Leitsatz
Erzielt der Steuerpflichtige einen Veräußerungsgewinn i.S.d. § 16 Abs. 1 EStG, der sowohl dem Halbeinkünfteverfahren unterliegende als auch in voller Höhe zu besteuernde Gewinne enthält, wird der Freibetrag gem. § 16 Abs. 4 EStG für Zwecke der Ermittlung der nach § 34 Abs. 1 und 3 EStG tarifermäßigt zu besteuernden Gewinne vorrangig mit dem Veräußerungsgewinn verrechnet, auf den das Halbeinkünfteverfahren anzuwenden ist.
Normenkette
§ 16 Abs. 1 und 4 EStG, § 34 Abs. 1 bis 3 EStG 2002
Sachverhalt
Der 1942 geborene Kläger erzielte im Streitjahr 2002 aus einer Beteiligung an einer Grundstücksgemeinschaft einen steuerpflichtigen Veräußerungsgewinn i.S.d. § 16 EStG. Der Gewinn setzte sich zusammen aus einem dem Halbeinkünfteverfahren unterliegenden Veräußerungsgewinn und einem in vollem Umfang steuerpflichtigen Veräußerungsgewinn. Für diesen Gewinn beanspruchte der Kläger den Freibetrag gem. § 16 Abs. 4 EStG.
Das FA rechnete den Freibetrag demgegenüber anteilig auf die in dem Veräußerungsgewinn enthaltenen steuerpflichtigen Halbeinkünfte und im Übrigen auf den voll steuerpflichtigen Veräußerungsgewinn an, sodass der voll zu besteuernde Veräußerungsgewinn nur entsprechend vermindert dem ermäßigten Steuersatz gem. § 34 Abs. 3 EStG unterworfen wurde.
Das FG gab dem Kläger recht (Niedersächsisches FG, Urteil vom 12.11.2008, 3 K 21/06, Haufe-Index 2114337, EFG 2009, 470). Der Freibetrag nach § 16 Abs. 4 EStG sei vorrangig mit dem (steuerpflichtigen) Veräußerungsgewinn zu verrechnen, auf den das Halbeinkünfteverfahren anzuwenden sei.
Entscheidung
Der BFH bestätigte die Vorentscheidung und wies die Revision des FA als unbegründet zurück.
Hinweis
Sind mehrere Begünstigungstatbestände gleichzeitig zu berücksichtigen, können sich entweder aus der Reihenfolge der Berücksichtigung und/oder der Zuordnung zu bestimmten Gewinnanteilen unterschiedliche steuerliche Folgen ergeben, sodass es von entscheidender Bedeutung ist, wann und worauf eine bestimmte Steuervergünstigung anzuwenden ist.

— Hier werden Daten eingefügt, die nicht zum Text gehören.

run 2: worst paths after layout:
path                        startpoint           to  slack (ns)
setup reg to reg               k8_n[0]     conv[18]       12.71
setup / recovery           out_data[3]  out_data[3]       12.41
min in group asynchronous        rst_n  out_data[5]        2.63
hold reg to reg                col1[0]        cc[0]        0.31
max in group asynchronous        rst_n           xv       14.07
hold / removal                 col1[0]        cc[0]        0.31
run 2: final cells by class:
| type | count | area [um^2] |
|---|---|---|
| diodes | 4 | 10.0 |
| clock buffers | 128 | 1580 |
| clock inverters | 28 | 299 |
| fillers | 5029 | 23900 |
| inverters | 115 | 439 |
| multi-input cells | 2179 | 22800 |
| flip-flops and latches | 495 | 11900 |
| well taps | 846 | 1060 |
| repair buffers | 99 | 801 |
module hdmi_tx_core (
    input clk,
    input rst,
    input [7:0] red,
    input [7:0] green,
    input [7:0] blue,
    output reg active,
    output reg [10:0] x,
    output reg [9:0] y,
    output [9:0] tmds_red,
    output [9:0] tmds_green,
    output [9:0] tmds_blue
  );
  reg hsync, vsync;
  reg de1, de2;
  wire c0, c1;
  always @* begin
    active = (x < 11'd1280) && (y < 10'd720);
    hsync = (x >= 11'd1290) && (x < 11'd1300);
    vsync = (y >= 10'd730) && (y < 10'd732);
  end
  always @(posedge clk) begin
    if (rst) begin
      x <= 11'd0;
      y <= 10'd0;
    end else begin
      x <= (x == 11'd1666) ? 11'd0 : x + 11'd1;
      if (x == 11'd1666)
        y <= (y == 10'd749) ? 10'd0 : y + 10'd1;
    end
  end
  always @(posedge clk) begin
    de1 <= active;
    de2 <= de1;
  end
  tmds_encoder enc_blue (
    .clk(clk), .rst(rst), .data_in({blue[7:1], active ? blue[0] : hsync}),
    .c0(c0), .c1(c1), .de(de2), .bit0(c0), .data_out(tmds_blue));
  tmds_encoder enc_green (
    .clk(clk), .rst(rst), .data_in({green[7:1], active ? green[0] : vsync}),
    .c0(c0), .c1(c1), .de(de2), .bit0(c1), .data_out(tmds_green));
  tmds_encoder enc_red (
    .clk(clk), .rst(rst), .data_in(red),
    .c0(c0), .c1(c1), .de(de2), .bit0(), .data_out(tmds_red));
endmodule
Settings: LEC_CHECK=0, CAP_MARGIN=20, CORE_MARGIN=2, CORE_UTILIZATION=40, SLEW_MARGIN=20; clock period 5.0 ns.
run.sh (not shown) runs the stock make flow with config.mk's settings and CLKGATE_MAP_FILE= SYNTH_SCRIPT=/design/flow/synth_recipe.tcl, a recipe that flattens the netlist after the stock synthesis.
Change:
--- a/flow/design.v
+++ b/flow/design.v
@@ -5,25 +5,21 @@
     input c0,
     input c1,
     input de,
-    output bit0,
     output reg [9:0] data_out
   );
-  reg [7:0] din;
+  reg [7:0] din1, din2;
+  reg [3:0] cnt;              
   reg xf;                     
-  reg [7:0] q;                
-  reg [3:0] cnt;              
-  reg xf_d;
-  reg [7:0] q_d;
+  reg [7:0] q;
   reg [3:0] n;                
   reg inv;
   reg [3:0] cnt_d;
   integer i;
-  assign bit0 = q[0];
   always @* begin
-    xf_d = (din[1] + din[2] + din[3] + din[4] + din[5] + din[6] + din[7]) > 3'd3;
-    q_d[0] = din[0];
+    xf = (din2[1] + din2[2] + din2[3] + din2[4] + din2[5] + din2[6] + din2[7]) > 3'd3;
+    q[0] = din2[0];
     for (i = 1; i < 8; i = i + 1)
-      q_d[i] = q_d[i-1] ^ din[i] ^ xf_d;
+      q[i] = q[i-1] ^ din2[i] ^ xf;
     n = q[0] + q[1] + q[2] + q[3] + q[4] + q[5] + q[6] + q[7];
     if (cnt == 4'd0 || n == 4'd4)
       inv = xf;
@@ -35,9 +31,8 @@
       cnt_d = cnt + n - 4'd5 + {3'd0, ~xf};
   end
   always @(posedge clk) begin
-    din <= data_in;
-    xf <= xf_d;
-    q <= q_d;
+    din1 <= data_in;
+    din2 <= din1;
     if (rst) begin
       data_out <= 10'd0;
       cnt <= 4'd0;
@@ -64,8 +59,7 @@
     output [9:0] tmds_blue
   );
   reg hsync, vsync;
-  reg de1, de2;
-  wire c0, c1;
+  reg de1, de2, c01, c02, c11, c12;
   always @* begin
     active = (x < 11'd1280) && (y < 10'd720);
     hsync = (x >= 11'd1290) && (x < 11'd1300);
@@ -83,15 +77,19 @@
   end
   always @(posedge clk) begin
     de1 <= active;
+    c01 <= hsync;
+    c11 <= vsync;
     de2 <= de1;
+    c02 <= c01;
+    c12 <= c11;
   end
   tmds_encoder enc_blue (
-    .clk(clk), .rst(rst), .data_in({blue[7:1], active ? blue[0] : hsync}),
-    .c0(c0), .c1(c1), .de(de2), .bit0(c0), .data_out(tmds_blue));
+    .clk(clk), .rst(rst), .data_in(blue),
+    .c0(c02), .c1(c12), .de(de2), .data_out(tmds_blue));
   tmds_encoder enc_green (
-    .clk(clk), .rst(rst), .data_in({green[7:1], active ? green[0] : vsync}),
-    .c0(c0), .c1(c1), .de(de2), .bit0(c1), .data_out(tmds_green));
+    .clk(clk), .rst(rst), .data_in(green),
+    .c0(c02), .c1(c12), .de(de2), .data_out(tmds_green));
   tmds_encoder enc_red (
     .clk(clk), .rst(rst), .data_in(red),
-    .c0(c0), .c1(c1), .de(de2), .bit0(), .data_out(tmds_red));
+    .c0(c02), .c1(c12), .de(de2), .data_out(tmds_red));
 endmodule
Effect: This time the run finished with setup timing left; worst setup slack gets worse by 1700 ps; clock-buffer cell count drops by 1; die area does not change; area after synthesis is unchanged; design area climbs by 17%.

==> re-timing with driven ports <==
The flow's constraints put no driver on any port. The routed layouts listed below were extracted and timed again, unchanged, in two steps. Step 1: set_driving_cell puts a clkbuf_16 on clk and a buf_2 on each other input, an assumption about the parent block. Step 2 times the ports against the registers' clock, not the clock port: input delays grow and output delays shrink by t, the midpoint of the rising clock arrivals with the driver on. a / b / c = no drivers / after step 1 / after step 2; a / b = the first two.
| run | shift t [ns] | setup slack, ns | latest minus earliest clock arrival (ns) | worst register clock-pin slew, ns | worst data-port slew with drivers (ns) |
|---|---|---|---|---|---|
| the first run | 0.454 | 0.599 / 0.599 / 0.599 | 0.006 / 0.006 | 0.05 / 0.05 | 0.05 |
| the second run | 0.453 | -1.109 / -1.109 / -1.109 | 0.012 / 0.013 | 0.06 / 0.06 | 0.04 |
This is an optimization exercise on Yosys and OpenROAD, whose aim is a short achievable clock period, few clock cycles per item and low power, not a production implementation.
At most, simulation tests tie the RTL to the original design; equivalence was not proved.

==> flow/design.v (excerpt) <==
module PID_controller #(
    parameter W = 16,
    parameter signed MAX_VAL = 32767,
    parameter signed MIN_VAL = -32768
)(
    input logic clk,
    input logic reset_n,
    input  logic signed [W-1:0] s_axi_tdata,
    input  logic s_axi_tvalid,
    output logic s_axi_tready,
    input  logic signed [W-1:0] Kp, Ki, Kd,
    input  logic signed [W-1:0] setpoint,
    output logic [W-1:0] m_axi_tdata,
    output logic m_axi_tvalid,
    input  logic m_axi_tready
);
For scale: roughly 490 flip-flops, about 100 I/O pins, roughly 0.040 sq mm of cells after synthesis.
make LEC_CHECK=0 CAP_MARGIN=20 CORE_MARGIN=2 CORE_UTILIZATION=40 SETUP_SLACK_MARGIN=3.7 SLEW_MARGIN=20 SYNTH_HIERARCHICAL=1 SYNTH_MINIMUM_KEEP_SIZE=0 finish   # period 7.5 ns
run.sh (not shown) runs the stock make flow with config.mk's settings and CLKGATE_MAP_FILE= SYNTH_SCRIPT=/design/flow/synth_recipe.tcl, a recipe that flattens the netlist after the stock synthesis.
==> next run, changes <==
--- a/flow/design.v
+++ b/flow/design.v
@@ -1547,19 +1547,19 @@
   wire s_neg = hx[33] ^ c33;
   wire [15:0] out_new = in_range ? s_lo : (s_neg ? 16'h8000 : 16'h7fff);
   wire [33:0] acc_inc = acc + ib;
   wire fire = adv & vC;
   always_ff @(posedge clk or negedge reset_n) begin
     if (!reset_n) acc <= '0;
     else if (fire & not_sat) acc <= acc_inc;
   end
   wire pop = vo & m_axi_tready;
-  wire vs_next = vs ? ~pop : (fire & vo & ~pop);
+  wire vs_next = vo & ~pop & (vs | fire);
   always_ff @(posedge clk or negedge reset_n) begin
     if (!reset_n) begin
       vo <= 1'b0;
       vs <= 1'b0;
       rdy <= 1'b1;
     end else begin
       vs <= vs_next;
       rdy <= ~vs_next;
       if (!vs) begin
=> The changed run completed without violations; hold slack gets worse by 0.0067 ns; wire length stays flat; clock skew barely changes; count of clock-buffer cells in the layout increases by 1; final area hardly moves; final cell count climbs by about 0.6%; global-route usage hardly moves.
Testbench counts after the change, summed over its fixed seeds: cycles 2,432, items 2,400.
No functional check of the RTL was part of the first run of this note.
Background: an optimization exercise with open tools, aiming at small area and a short achievable clock period. Do not read the settings as production practice.
Power is estimated from default activity; no workload was simulated.

==> umber: inputs <==
Design alu64_sync, start of the top module:
module alu64_sync(
    input clk,
    input en,
    input MD,
    input [2:0] OP,
    input [63:0] R1,
    input [63:0] R2,
    output reg EQ,
    output reg GT,
    output reg LT,
    output reg OVR,
    output reg [63:0] Q
    );
Settings: LEC_CHECK=0, ABC_AREA=1, CAP_MARGIN=20, CORE_MARGIN=2, CORE_UTILIZATION=40, SETUP_SLACK_MARGIN=1.8, SLEW_MARGIN=20; clock period 4.0 ns.
standard.sh (not shown) runs the stock make flow with config.mk's settings and CLKGATE_MAP_FILE= SYNTH_SCRIPT=/design/flow/synth_recipe.tcl, a recipe that flattens the netlist after the stock synthesis.
==> flow/flow/run.sh <==
#!/bin/bash
# Standard ORFS layout (the standard.sh), with the port buffers made from the
# smallest buffer cell instead of the one buffer_ports picks by default.
set -euo pipefail
bash standard.sh BUFFER_PORTS_ARGS="-buffer_cell sky130_fd_sc_hd__buf_1" finish > standard.log 2>&1
==> delta (differences from umber) <==
Settings changed: SETUP_SLACK_MARGIN 1.8 to 1.0.
==> notes.md <==
DPL Wire Length: 52800 microns
DP Area: 17300 sq um
power in sequential cells: 1.88 mW
worst r2r path cells: 11
Setup WS post-layout: 1.15 ns
reg2reg start: V_r[1]
clk pwr: 1.60 mW
worst hold margin: 0.356 ns
pin count of the biggest net entering global routing: 69
area taken by multi-input logic gates: 11300 sq um
Layout Skew: 0.0190 ns
routed wire length: 67900 microns
status: timing/DRC/antenna clean
Final Instance Area: 17900 sq um
CP required: 4.25 ns
Source of the figures above: delta
From an optimization exercise on the open Yosys and OpenROAD flow, aimed at a short achievable clock period; shortcuts taken in it are not production practice. RTL that was checked went through simulation tests only; none was proved equivalent to the original. Power is estimated from default activity; no workload was simulated.

// ALU_TOP
module ALU_TOP #(
parameter WIDTH =16)
(
  input    wire                       CLK,RST,
  input    wire       [3:0]           ALU_FUN,
  input    wire       [WIDTH-1:0]     A,B,
  output   wire       [WIDTH-1:0]     Arith_Out,
  output   reg        [WIDTH-1:0]     Logic_Out,
  output   reg        [WIDTH-1:0]     CMP_Out,
  output   reg        [WIDTH-1:0]     SHIFT_Out,
  output   reg                        Carry_Out,
  output   reg        [3:0]           flags_reg
);
Settings: LEC_CHECK=0, CAP_MARGIN=20, CORE_MARGIN=2, CORE_UTILIZATION=40, SLEW_MARGIN=20; clock period 34.0 ns.
standard.sh (not shown) runs the stock make flow with config.mk's settings and CLKGATE_MAP_FILE= SYNTH_SCRIPT=/design/flow/synth_recipe.tcl, a recipe that flattens the netlist after the stock synthesis.
==> flow/flow/run.sh <==
#!/bin/bash
# The standard layout (standard.sh: ORFS with the design's SDC and
# settings), with two changes:
#  - repair_timing gets a large setup margin, so the resizer keeps shortening
#    the critical paths well past the 34 ns that the SDC asks for;
#  - the port buffers that buffer_ports inserts are buf_4 cells rather than
#    the slow delay cells it picks by default.
set -euo pipefail
bash standard.sh SETUP_SLACK_MARGIN=25 'BUFFER_PORTS_ARGS=-buffer_cell sky130_fd_sc_hd__buf_4' finish > standard_flow.log 2>&1
The baseline went through all stages and came out clean.
Change:
==> flow/run.sh (new file) <==
#!/bin/bash
# synth_recipe.tcl (not shown) runs the flow's synth.tcl, then flattens the netlist and writes it again
# the make line also repeats each setting of config.mk as NAME=value (left out here)
make -C /OpenROAD-flow-scripts/flow DESIGN_CONFIG=/design/flow/config.mk WORK_HOME=/design/flow/orfs CLKGATE_MAP_FILE= SYNTH_SCRIPT=/design/flow/synth_recipe.tcl finish
removed: flow/flow/run.sh
removed: flow/standard.sh
Clock power is about the same. Via count is lower by 8.0%. Worst setup slack got worse by 2.3 ns.
Change:
==> flow/flow/run.sh (new file) <==
#!/bin/bash
# The standard layout (the standard.sh, i.e. ORFS with the design's SDC),
# with a larger setup margin for repair_timing so that the resizer keeps
# shortening the critical paths well past the 34 ns the SDC asks for.
set -euo pipefail
bash standard.sh SETUP_SLACK_MARGIN=25 finish > standard_flow.log 2>&1
==> flow/standard.sh (new file) <==
#!/bin/bash
# synth_recipe.tcl (not shown) runs the flow's synth.tcl, then flattens the netlist and writes it again
# the make line also repeats each setting of config.mk as NAME=value (left out here)
make -C /OpenROAD-flow-scripts/flow DESIGN_CONFIG=/design/flow/config.mk WORK_HOME=/design/flow/orfs CLKGATE_MAP_FILE= SYNTH_SCRIPT=/design/flow/synth_recipe.tcl "${@:-finish}"
removed: flow/run.sh
Via count is higher by about 12%.
Routed wire length is higher by 18%.
Die area is unchanged.
Clock power is lower by about 2%.
Maximum frequency is higher by about 18%.
Critical path depth is higher by 2.

---

Another version of the RTL of ALU_TOP (not shown whole).
Size in the first run: about 220 flip-flops.
clock: 34.0 ns
lec_check: 0
cap_margin: 20
core_margin: 2
core_utilization: 40
slew_margin: 20
==> flow/flow/run.sh <==
#!/bin/bash
# The standard layout (standard.sh: ORFS with the design's SDC and
# settings), with two changes:
#  - repair_timing gets a large setup margin, so the resizer keeps shortening
#    the critical paths well past the 34 ns that the SDC asks for;
#  - the port buffers that buffer_ports inserts are buf_4 cells rather than
#    the slow delay cells it picks by default.
set -euo pipefail
bash standard.sh SETUP_SLACK_MARGIN=25 'BUFFER_PORTS_ARGS=-buffer_cell sky130_fd_sc_hd__buf_4' finish > standard_flow.log 2>&1
==> next run, changes <==
==> flow/flow/run.sh (replaced) <==
#!/bin/bash
# The standard layout (standard.sh: ORFS with the design's SDC and
# settings), except that repair_timing gets a large setup margin, so the
# resizer keeps shortening the critical paths well past the 34 ns that the
# SDC asks for.
set -euo pipefail
bash standard.sh SETUP_SLACK_MARGIN=25 finish > standard_flow.log 2>&1
What happened: The changed run completed without violations. Synthesized area is unchanged. Via count grows by about 2%. Worst hold slack is worse by 0.041 ns. Setup slack is worse by 0.081 ns. Design area rose by 4.0%. Count of clock-buffer cells in the layout rises by 7. Non-clock buffer count goes up by 98. Sequential power is about the same. Sequential cell count stays the same.
Function was not checked in any run of this note: the RTL went through the layout flow alone.

---

Another version of the RTL of ALU_TOP (not shown whole).
For scale: roughly 170 flip-flops, about 110 I/O pins, about 0.037 mm^2 of cells after synthesis.
Settings: LEC_CHECK=0, CAP_MARGIN=20, CORE_MARGIN=2, CORE_UTILIZATION=40, SLEW_MARGIN=20; clock period 34.0 ns.
==> flow/flow/run.sh <==
#!/bin/bash
# The standard layout (standard.sh: ORFS with the design's SDC and
# settings), with two changes:
#  - repair_timing gets a large setup margin, so the resizer keeps shortening
#    the critical paths well past the 34 ns that the SDC asks for;
#  - the port buffers that buffer_ports inserts are buf_4 cells rather than
#    the slow delay cells it picks by default.
set -euo pipefail
bash standard.sh SETUP_SLACK_MARGIN=25 'BUFFER_PORTS_ARGS=-buffer_cell sky130_fd_sc_hd__buf_4' finish > standard_flow.log 2>&1
==> next run, changes <==
==> flow/flow/run.sh (replaced) <==
#!/bin/bash
# The standard layout (standard.sh: ORFS with the design's SDC and
# settings), except that repair_timing gets a large setup margin, so the
# resizer keeps shortening the critical paths well past the 34 ns that the
# SDC asks for.
set -euo pipefail
bash standard.sh SETUP_SLACK_MARGIN=25 finish > standard_flow.log 2>&1
After rerunning:
- The new run finished with timing, DRC and antenna clean
- clock power hardly moves
- sequential share of layout area went down by 0.10 points
- final area is higher slightly
- count of clock-buffer cells in the layout falls by 2
- synthesized area does not change
- die area stays the same
- sequential power is about the same
- hold slack gains 0.037 ns
- routed wire length increases by a few percent
Function was not checked in any run of this note: the RTL went through the layout flow alone.

## what the ideal ports hide
No port has a modelled driver above. Below, the same layouts with a new extraction and two added sets of constraints. Step 1 (the two cells are an assumption about what drives the block):
set clk [get_ports {CLK}]
set_driving_cell -lib_cell sky130_fd_sc_hd__clkbuf_16 $clk
set_driving_cell -lib_cell sky130_fd_sc_hd__buf_2 [delete_from_list [all_inputs] $clk]
Step 2, shift: input delay + t, output delay - t, t = (earliest + latest rising clock arrival at the registers) / 2. This alone moves slack from input paths to output paths. a / b / c = no drivers / after step 1 / after step 2; a / b = the first two.
| run | t (ns) | setup WS [ns] | worst setup path after step 2 | worst slew at a driven data input, ns | cell pins on the clock port's net |
|---|---|---|---|---|---|
| the first run of note 1 | 0.651 | 21.046 / 20.986 / 21.637 | register to output | 0.27 | 1 |
| the second run of note 1 | 0.641 | 18.696 / 18.632 / 18.932 | input to register | 0.05 | 1 |
| the third run of note 1 | 0.641 | 21.029 / 20.965 / 21.606 | register to output | 0.08 | 1 |
| the first run of note 2 | 0.647 | 20.788 / 20.731 / 21.013 | input to register | 0.26 | 1 |
| the second run of note 2 | 0.662 | 20.706 / 20.642 / 21.074 | input to register | 0.06 | 1 |
| the first run of note 3 | 0.551 | 21.028 / 20.877 / 20.326 | input to register | 0.25 | 1 |
| the second run of note 3 | 0.548 | 21.042 / 21.028 / 20.480 | input to register | 0.25 | 1 |
After both steps setup and hold are still met in every run listed. For the first run of note 3, which loses most, drivers alone change the setup slack by -0.151 ns; drivers and shift together by -0.702 ns.
Source: an optimization exercise on an open RTL-to-GDS flow (aim: small area and a short achievable clock period). Production flows keep margins and buffers that such runs may drop.
The RTL was checked by simulation tests, not by an equivalence proof against the original design.
No activity file was given, so power comes from the tool's default toggle rates.

## ALU_TOP
module ALU_TOP(
input    wire     [15:0]     A,B,
input    wire     [3:0]      ALU_FUN,
input    wire                clk,
input    wire                RST,
output   wire      [15:0]    Arith_OUT,Logic_OUT,CMP_OUT,Shift_OUT,
output   wire                Carry_OUT,
output   wire                Arith_Flag,Logic_Flag,CMP_Flag,Shift_Flag
);
For scale: roughly 2200 cells after synthesis.
export LEC_CHECK = 0
export ABC_AREA = 1
export CAP_MARGIN = 20
export CORE_MARGIN = 2
export CORE_UTILIZATION = 60
export PLACE_DENSITY = 0.75
export SLEW_MARGIN = 20
create_clock -name core_clock -period 32.0 [get_ports {clk}]
standard.sh (not shown) runs the stock make flow with config.mk's settings and CLKGATE_MAP_FILE= SYNTH_SCRIPT=/design/flow/synth_recipe.tcl, a recipe that flattens the netlist after the stock synthesis.
==> flow/flow/run.sh <==
#!/bin/bash
# The standard layout (standard.sh), with these settings changed:
#   ADDER_MAP_FILE empty: synthesis does not extract full/half adder cells
#   SETUP_SLACK_MARGIN: timing repair aims for this much setup slack
#   BUFFER_PORTS_ARGS: the port buffers are the smallest buffer cell
set -euo pipefail
bash standard.sh ADDER_MAP_FILE= SETUP_SLACK_MARGIN=14 "BUFFER_PORTS_ARGS=-buffer_cell sky130_fd_sc_hd__buf_1" finish > flow.log 2>&1
Next try:
--- a/flow/flow/run.sh
+++ b/flow/flow/run.sh
@@ -4,0 +5 @@
+#   ABC_LOAD_IN_FF: load synthesis assumes on each gate output (fF)
@@ -7 +8 @@
-bash standard.sh ADDER_MAP_FILE= SETUP_SLACK_MARGIN=14 "BUFFER_PORTS_ARGS=-buffer_cell sky130_fd_sc_hd__buf_1" finish > flow.log 2>&1
+bash standard.sh ADDER_MAP_FILE= ABC_LOAD_IN_FF=1 SETUP_SLACK_MARGIN=13 "BUFFER_PORTS_ARGS=-buffer_cell sky130_fd_sc_hd__buf_1" finish > flow.log 2>&1
Settings changed: PLACE_DENSITY 0.75 to default.
After rerunning:
- The new run completed with no timing, DRC or antenna violations
- combinational power shrinks by a few percent
- critical path depth grows by 19
- worst setup slack degrades by 0.42 ns
- wire length shrinks by a few percent
- synthesized cell count is unchanged
- via count shrinks slightly
- clock power shrinks by a little under a tenth
- final area shrinks by a few percent
- area after synthesis shrinks by a few percent
Next try:
--- a/flow/flow/run.sh
+++ b/flow/flow/run.sh
@@ -5 +4,0 @@
-#   ABC_LOAD_IN_FF: load synthesis assumes on each gate output (fF)
@@ -8 +7 @@
-bash standard.sh ADDER_MAP_FILE= ABC_LOAD_IN_FF=1 SETUP_SLACK_MARGIN=13 "BUFFER_PORTS_ARGS=-buffer_cell sky130_fd_sc_hd__buf_1" finish > flow.log 2>&1
+bash standard.sh ADDER_MAP_FILE= SETUP_SLACK_MARGIN=15 "BUFFER_PORTS_ARGS=-buffer_cell sky130_fd_sc_hd__buf_1" finish > flow.log 2>&1
Sequential share of layout area went down by 1.6 points.
Worst hold slack got worse by 0.0091 ns.
Combinational power went up by a quarter to a third.
Synthesized cell count stays the same.
Die area went up by a few percent.
Global-route usage went down by 0.69 points.
Synthesized area went up by a few percent.
Power went up by about a fifth.
Next try:
--- a/flow/flow/run.sh
+++ b/flow/flow/run.sh
@@ -7 +7 @@
-bash standard.sh ADDER_MAP_FILE= SETUP_SLACK_MARGIN=15 "BUFFER_PORTS_ARGS=-buffer_cell sky130_fd_sc_hd__buf_1" finish > flow.log 2>&1
+bash standard.sh ADDER_MAP_FILE= SETUP_SLACK_MARGIN=14 "BUFFER_PORTS_ARGS=-buffer_cell sky130_fd_sc_hd__buf_1" finish > flow.log 2>&1
Outcome: The changed run finished clean; clock-buffer cell count does not change; combinational power went down by 23%; cell area went down by 15%; routed wire length went down by 15%; sequential cell count does not change; sequential power went down by about 0.7%; setup slack improved by 0.18 ns; global-route usage went down by 0.60 points; critical path depth went down by 19; utilization went down by 11 points.
Next try:
--- a/flow/flow/run.sh
+++ b/flow/flow/run.sh
@@ -4,0 +5 @@
+#   ABC_LOAD_IN_FF: load synthesis assumes on each gate output (fF)
@@ -7 +8 @@
-bash standard.sh ADDER_MAP_FILE= SETUP_SLACK_MARGIN=14 "BUFFER_PORTS_ARGS=-buffer_cell sky130_fd_sc_hd__buf_1" finish > flow.log 2>&1
+bash standard.sh ADDER_MAP_FILE= ABC_LOAD_IN_FF=1 SETUP_SLACK_MARGIN=14 "BUFFER_PORTS_ARGS=-buffer_cell sky130_fd_sc_hd__buf_1" finish > flow.log 2>&1
Synthesized area goes down by 3.2%.
Routed wire length goes down by 1.3%.
Fmax goes down by 0.30%.

port drivers added, routing unchanged:
The results above use ideal ports. As a check the final layouts listed here were re-extracted and re-timed, cells and wires unchanged.
Step 1, drivers: a clkbuf_16 drives clk and a buf_2 each remaining input, both assumed.
Step 2 times the ports against the registers' clock, not the clock port: input delays grow and output delays shrink by t, the midpoint of the rising clock arrivals with the driver on.
Slacks: no drivers / after step 1 / after step 2; pairs: no drivers / after step 1.
run | shift t [ns] | setup slack, ns | hold slack, ns | worst setup path at the end | pins driven straight from the clock port
the first run | 0.375 | 14.664 / 14.622 / 14.836 | 5.816 / 5.798 / 6.173 | input to register | 1
the second run | 0.359 | 14.241 / 14.239 / 13.898 | 5.829 / 5.810 / 6.169 | input to register | 1
the third run | 0.367 | 14.635 / 14.594 / 14.961 | 5.820 / 5.803 / 6.170 | register to output | 1
the fourth run | 0.369 | 14.818 / 14.777 / 14.712 | 5.819 / 5.802 / 6.171 | input to register | 1
the fifth run | 0.361 | 14.766 / 14.725 / 14.873 | 5.828 / 5.808 / 6.170 | input to register | 1
After both steps every run listed still meets setup and hold. For the second run, which loses most, drivers alone change the setup slack by -0.002 ns; drivers and shift together by -0.343 ns.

Im Streitfall war die Frage zu beantworten, wie der Freibetrag nach § 16 Abs. 4 EStG zu behandeln ist, wenn ein Teil des Veräußerungsgewinns dem Halbeinkünfteverfahren (jetzt Teileinkünfteverfahren) unterliegt und einem Teil des Veräußerungsgewinns voll zu besteuernde Einkünfte zugrunde liegen. Auf diese Einkünfte kann – im Gegensatz zu den Halbeinkünften – auf Antrag gem. § 34 Abs. 3 EStG ein ermäßigter Steuersatz angewendet werden. Für den Steuerpflichtigen ist es dann günstiger, den gesamten Freibetrag vorrangig von dem Veräußerungsgewinn abzuziehen, der dem Halbeinkünfteverfahren unterliegt, da Bestandteil des Veräußerungsgewinns i.S.d. § 16 Abs. 4 EStG insoweit nur der steuerpflichtige Teil dieses Gewinns ist (siehe auch R 16 [13] S. 10 EStR 2008).
Nach Auffassung der Finanzverwaltung ist der Freibetrag aufzuteilen (BMF, Schreiben vom 20.12.2005, BStBl I 2006, 7, unter II., und H 16 [13] EStH 2009). Aufteilungsmaßstab sind die jeweiligen Anteile der nach § 34 Abs. 3 EStG und nach dem Halbeinkünfteverfahren zu versteuernden Gewinne am Gesamtgewinn.
Anders aber der BFH: Nach dessen Ansicht ist der Freibetrag nach § 16 Abs. 4 EStG im Weg der Meistbegünstigung vorrangig von dem nicht tarifbegünstigten Veräußerungsgewinn abzuziehen.
Die Anwendung des Grundsatzes der Meistbegünstigung – und damit die vorrangige Verrechnung dieses Freibetrags mit nicht tarifbegünstigten Veräußerungsgewinnen – bewirke entgegen der Auffassung des FA nicht, solche Gewinne zusätzlich zu begünstigen. Vielmehr führe der Grundsatz der Meistbegünstigung lediglich dazu, dem Steuerpflichtigen, soweit wie möglich, die ihm gesetzlich zustehende Tarifermäßigung für seine in vollem Umfang der Besteuerung unterliegenden Veräußerungsgewinne zu erhalten. Eine anteilige Verrechnung des Freibetrags mit tarifbegünstigten und mit nicht tarifbegünstigten Einkünften würde ansonsten bedeuten, dass der Steuerpflichtige allein deshalb, weil er auch einen nicht tarifbegünstigten Veräußerungsgewinn erzielt, die Tarifermäßigung des § 34 EStG nicht in vollem Umfang in Anspruch nehmen kann.